- _Your task_: The word "IDLE" marks the lines to copy; find all of them in the entries below.

[Stored data]
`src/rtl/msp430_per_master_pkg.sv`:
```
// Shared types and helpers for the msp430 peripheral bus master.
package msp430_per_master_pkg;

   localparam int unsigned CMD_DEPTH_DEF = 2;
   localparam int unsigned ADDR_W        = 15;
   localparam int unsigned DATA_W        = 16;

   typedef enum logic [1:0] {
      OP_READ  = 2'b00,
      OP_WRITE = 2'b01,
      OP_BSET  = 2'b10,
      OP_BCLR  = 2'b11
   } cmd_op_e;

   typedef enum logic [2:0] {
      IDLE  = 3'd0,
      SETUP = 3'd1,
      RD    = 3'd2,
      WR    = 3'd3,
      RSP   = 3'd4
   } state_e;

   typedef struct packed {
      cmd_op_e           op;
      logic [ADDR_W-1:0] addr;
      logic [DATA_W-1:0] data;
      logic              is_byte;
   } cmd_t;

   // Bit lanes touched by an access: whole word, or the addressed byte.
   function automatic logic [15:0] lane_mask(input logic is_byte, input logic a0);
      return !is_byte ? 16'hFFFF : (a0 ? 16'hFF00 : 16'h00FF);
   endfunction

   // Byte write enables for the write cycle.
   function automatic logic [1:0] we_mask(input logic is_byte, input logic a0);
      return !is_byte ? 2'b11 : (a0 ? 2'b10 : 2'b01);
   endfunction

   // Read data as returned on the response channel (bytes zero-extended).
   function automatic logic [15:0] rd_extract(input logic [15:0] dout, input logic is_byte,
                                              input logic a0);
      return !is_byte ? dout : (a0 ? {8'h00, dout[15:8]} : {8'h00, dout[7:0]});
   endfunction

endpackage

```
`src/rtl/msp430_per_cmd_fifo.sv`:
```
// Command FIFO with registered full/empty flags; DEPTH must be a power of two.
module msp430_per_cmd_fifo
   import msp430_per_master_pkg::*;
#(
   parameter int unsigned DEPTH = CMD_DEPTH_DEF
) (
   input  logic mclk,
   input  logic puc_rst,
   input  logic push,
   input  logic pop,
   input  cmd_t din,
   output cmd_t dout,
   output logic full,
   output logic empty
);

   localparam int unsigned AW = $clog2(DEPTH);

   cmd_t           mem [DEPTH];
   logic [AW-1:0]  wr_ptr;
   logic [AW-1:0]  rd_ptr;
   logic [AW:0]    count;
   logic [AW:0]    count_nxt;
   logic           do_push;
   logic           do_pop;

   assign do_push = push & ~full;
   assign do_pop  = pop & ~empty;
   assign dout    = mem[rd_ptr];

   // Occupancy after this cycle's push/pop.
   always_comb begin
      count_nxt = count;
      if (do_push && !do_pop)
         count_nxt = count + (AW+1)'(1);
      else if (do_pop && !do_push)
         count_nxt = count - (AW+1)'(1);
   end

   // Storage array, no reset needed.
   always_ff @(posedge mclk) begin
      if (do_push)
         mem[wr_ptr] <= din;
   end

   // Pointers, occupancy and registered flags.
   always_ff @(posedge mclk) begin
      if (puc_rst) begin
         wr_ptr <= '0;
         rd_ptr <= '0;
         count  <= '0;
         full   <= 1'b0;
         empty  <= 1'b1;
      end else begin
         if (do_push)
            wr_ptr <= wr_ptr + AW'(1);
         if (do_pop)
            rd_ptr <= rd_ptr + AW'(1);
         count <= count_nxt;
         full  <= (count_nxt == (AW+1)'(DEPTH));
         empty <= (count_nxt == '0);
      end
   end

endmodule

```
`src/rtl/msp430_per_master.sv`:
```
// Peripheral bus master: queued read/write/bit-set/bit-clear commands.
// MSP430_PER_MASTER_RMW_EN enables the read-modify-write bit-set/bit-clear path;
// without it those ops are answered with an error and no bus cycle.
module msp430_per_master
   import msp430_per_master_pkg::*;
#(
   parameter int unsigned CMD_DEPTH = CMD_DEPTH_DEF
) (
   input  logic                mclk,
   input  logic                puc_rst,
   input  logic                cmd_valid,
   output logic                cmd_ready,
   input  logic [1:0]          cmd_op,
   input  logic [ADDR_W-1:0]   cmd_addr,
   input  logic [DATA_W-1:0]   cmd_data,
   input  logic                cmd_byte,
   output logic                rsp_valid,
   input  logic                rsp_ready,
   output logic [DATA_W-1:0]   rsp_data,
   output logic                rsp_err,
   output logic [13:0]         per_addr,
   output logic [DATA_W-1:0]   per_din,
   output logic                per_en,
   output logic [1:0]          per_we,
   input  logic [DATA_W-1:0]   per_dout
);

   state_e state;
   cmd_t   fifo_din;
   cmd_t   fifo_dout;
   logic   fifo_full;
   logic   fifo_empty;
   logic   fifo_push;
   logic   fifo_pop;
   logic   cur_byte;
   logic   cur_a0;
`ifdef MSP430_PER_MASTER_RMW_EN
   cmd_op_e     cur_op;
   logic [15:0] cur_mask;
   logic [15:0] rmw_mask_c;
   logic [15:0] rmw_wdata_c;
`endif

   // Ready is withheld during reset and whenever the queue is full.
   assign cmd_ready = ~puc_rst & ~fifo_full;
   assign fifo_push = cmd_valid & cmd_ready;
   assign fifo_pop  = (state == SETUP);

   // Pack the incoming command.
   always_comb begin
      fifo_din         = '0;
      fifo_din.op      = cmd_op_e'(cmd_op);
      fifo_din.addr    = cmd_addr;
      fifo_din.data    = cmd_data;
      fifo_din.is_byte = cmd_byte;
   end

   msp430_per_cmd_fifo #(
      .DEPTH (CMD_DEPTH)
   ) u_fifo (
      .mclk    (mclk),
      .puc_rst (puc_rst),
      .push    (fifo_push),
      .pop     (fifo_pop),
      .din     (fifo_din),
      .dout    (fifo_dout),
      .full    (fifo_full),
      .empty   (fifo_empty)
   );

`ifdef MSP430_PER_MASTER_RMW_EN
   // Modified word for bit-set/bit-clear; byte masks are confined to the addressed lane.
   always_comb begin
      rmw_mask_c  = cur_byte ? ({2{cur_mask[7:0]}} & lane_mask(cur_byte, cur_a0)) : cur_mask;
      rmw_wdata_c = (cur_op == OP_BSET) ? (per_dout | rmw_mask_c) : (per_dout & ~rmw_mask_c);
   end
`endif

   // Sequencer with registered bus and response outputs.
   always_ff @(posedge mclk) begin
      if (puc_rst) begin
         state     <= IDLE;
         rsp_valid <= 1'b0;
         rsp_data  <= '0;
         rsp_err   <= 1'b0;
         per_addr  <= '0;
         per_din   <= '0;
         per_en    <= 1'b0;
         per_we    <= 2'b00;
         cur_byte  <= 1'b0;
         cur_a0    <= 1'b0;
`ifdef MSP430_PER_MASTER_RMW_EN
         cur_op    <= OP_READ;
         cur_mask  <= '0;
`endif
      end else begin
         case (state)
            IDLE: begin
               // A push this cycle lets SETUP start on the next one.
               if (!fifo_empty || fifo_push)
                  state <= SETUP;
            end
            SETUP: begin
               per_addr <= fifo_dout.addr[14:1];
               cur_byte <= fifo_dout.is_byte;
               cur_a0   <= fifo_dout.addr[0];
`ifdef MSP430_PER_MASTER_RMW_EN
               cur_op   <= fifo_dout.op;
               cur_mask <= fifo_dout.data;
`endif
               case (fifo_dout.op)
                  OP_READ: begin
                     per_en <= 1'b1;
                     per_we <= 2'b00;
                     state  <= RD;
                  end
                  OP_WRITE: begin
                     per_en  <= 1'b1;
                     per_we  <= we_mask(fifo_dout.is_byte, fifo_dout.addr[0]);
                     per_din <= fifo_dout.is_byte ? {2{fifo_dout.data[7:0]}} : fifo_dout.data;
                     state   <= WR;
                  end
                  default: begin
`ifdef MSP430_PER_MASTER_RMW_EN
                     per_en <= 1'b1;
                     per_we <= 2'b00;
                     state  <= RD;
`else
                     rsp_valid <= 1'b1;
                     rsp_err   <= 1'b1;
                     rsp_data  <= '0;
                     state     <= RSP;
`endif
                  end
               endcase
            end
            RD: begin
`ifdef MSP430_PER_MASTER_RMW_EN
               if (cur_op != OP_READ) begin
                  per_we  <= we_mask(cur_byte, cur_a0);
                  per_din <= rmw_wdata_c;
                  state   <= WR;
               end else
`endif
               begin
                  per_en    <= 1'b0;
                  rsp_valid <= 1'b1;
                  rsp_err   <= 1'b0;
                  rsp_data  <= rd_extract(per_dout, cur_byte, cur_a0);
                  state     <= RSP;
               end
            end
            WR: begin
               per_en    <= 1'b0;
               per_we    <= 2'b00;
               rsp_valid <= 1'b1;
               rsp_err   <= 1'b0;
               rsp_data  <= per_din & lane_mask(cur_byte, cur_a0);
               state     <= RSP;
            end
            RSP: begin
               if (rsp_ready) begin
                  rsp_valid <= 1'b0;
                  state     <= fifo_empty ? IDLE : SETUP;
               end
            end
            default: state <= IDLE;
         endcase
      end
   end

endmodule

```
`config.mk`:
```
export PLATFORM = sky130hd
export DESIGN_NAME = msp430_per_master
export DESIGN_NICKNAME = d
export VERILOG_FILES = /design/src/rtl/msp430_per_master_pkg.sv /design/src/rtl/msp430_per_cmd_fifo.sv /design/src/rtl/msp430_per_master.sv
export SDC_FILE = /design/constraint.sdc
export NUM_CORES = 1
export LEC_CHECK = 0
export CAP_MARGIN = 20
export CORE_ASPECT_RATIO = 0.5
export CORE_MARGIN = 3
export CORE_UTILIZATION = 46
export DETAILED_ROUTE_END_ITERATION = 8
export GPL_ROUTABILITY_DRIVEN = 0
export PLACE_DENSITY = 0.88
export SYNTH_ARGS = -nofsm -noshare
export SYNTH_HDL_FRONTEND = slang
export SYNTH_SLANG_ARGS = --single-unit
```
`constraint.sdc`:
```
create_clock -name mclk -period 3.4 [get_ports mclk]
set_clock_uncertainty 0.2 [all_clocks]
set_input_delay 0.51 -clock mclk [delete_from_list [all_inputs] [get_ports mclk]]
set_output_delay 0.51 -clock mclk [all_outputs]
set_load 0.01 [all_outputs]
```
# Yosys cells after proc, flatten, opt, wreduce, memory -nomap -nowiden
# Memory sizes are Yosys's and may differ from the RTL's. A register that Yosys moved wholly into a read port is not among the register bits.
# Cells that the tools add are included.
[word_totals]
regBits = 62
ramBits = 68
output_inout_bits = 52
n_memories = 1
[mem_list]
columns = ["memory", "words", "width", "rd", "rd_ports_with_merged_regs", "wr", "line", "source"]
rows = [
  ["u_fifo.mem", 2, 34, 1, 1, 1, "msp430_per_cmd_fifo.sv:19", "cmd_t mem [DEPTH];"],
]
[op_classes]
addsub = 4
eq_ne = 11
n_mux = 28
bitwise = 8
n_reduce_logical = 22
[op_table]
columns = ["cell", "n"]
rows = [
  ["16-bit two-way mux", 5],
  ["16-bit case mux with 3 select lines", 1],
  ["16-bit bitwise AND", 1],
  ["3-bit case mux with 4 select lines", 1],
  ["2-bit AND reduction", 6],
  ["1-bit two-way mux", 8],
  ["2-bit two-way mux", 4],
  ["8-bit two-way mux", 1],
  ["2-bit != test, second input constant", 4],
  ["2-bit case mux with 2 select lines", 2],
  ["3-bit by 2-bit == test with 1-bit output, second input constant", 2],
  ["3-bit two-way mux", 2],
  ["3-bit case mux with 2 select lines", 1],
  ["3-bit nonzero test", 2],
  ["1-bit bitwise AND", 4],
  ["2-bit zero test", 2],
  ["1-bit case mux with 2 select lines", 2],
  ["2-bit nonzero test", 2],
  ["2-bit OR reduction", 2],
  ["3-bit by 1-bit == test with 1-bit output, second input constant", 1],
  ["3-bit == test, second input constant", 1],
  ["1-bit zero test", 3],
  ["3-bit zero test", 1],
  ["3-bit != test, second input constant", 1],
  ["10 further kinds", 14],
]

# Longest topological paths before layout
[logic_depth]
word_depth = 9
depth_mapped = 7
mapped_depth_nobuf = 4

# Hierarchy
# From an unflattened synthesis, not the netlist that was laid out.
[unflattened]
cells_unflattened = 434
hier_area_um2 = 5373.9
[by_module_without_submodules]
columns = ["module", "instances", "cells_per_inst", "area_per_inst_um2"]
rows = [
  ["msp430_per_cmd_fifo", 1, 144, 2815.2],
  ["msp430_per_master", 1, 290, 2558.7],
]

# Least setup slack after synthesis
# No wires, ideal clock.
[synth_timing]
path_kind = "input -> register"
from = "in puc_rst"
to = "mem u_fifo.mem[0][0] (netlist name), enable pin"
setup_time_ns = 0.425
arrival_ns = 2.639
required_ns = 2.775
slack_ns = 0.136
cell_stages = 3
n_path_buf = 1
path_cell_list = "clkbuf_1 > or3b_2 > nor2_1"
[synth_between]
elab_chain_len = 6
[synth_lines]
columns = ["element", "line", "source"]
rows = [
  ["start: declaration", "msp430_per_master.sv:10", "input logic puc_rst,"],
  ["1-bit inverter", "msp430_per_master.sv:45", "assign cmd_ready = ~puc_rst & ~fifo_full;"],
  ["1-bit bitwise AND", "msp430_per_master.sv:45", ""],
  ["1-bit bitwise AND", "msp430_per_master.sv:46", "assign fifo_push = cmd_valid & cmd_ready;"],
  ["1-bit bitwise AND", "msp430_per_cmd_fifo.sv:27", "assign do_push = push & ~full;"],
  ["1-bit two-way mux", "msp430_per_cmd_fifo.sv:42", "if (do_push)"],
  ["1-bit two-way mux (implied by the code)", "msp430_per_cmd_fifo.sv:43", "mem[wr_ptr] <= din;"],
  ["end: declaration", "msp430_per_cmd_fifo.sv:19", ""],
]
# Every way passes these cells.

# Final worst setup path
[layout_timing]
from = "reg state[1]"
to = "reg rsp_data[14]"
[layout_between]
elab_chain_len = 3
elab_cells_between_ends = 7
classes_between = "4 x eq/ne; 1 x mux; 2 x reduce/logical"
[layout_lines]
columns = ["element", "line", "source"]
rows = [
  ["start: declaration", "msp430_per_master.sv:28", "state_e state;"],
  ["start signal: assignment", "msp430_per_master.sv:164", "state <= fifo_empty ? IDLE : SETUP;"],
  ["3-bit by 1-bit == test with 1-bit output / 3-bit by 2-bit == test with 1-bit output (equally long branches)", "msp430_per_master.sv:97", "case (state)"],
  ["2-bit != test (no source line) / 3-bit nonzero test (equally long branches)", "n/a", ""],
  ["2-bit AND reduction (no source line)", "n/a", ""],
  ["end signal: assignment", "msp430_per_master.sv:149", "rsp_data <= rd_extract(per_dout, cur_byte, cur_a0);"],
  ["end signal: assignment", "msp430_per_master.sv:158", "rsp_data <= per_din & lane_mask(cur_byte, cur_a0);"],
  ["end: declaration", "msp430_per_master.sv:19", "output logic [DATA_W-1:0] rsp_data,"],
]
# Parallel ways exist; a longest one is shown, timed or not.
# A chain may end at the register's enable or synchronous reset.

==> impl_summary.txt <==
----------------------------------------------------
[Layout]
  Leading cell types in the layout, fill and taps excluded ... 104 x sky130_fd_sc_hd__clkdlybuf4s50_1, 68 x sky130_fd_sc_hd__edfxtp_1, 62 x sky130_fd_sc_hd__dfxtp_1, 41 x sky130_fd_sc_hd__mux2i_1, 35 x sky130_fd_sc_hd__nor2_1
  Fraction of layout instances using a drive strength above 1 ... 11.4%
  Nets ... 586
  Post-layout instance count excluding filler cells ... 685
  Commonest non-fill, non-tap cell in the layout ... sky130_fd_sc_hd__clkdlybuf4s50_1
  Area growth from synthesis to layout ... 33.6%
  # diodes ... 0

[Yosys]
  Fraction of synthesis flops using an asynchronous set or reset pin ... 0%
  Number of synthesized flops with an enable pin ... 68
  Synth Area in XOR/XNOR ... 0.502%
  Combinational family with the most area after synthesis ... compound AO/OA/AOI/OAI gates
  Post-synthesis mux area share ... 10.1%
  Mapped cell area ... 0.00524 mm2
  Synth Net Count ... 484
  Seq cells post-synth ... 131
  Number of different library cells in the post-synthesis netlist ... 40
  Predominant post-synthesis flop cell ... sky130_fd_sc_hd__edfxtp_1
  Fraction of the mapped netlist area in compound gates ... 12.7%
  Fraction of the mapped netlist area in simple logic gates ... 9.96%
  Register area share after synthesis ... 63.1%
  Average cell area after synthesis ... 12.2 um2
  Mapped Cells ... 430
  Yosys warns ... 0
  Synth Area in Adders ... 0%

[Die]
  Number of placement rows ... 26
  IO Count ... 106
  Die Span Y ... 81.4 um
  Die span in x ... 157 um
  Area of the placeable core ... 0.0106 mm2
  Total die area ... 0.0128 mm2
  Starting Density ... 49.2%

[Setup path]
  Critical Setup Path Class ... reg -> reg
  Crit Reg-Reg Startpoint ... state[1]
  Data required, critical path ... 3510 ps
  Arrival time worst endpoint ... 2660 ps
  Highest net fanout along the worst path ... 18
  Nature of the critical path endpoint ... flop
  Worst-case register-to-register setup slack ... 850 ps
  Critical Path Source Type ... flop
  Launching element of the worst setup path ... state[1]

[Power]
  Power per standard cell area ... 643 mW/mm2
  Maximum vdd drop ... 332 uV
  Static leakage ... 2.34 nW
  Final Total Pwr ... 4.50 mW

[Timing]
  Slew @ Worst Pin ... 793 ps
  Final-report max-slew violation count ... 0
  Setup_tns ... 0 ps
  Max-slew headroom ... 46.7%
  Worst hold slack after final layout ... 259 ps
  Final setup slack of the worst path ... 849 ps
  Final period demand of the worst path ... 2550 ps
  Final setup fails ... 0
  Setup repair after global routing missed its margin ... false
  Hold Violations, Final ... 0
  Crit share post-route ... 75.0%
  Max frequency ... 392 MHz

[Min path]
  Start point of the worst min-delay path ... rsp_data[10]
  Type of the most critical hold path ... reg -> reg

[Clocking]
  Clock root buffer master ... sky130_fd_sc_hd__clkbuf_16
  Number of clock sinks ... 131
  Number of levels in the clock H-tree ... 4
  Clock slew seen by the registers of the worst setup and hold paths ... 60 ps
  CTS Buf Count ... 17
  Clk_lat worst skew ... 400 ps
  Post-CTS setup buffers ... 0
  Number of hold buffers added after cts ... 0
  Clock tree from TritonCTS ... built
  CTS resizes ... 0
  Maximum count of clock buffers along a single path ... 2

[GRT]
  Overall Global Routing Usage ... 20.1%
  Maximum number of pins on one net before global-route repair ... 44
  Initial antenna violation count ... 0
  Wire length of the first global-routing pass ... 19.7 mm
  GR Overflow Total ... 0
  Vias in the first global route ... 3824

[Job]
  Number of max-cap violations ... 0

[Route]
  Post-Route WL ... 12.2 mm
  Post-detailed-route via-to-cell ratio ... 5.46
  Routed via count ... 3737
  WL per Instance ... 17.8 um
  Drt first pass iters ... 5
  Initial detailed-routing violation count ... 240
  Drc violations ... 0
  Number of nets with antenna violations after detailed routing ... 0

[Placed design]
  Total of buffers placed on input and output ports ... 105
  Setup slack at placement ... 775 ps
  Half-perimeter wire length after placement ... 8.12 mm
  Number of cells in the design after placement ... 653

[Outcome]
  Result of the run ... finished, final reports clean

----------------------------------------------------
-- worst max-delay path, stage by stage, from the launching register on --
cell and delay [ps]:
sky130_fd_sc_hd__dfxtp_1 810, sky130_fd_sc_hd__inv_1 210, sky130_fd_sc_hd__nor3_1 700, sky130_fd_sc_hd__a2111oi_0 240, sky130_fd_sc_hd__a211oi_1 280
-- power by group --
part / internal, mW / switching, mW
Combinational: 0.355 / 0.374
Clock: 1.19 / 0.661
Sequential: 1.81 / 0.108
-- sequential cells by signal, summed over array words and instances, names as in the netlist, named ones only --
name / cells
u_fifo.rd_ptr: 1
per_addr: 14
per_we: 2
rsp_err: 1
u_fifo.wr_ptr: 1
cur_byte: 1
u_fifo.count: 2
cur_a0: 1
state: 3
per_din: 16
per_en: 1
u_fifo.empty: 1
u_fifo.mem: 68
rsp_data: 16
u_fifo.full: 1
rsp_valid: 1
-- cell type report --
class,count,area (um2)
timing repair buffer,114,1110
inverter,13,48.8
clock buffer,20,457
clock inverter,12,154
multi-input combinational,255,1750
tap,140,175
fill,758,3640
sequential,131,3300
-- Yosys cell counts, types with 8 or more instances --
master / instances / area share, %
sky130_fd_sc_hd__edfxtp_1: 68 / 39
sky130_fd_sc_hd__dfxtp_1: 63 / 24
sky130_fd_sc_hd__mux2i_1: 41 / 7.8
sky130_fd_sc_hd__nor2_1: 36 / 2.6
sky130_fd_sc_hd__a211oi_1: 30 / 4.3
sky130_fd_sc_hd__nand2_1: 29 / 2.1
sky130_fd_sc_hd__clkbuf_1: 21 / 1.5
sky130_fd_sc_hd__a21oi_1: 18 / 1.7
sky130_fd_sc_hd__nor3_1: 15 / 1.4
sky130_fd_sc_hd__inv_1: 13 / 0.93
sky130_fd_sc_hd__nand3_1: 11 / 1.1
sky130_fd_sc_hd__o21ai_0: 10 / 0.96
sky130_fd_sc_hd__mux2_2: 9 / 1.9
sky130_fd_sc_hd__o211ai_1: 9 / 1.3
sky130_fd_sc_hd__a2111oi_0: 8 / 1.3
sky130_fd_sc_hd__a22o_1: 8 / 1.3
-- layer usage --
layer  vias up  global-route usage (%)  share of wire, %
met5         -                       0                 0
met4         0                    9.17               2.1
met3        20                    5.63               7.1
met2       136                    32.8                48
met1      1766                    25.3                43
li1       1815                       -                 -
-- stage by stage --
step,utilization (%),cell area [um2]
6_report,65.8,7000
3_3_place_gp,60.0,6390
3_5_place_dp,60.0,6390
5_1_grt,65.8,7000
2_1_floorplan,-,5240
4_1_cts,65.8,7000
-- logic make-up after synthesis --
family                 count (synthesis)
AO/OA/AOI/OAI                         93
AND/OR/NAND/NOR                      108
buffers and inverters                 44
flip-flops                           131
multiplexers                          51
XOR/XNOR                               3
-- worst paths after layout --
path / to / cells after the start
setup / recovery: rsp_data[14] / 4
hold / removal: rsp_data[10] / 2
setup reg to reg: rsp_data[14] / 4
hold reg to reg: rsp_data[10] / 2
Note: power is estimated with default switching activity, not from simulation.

- _Response for this exercise_:
      IDLE  = 3'd0,
         state     <= IDLE;
            IDLE: begin
                  state     <= fifo_empty ? IDLE : SETUP;
            default: state <= IDLE;
  ["start signal: assignment", "msp430_per_master.sv:164", "state <= fifo_empty ? IDLE : SETUP;"],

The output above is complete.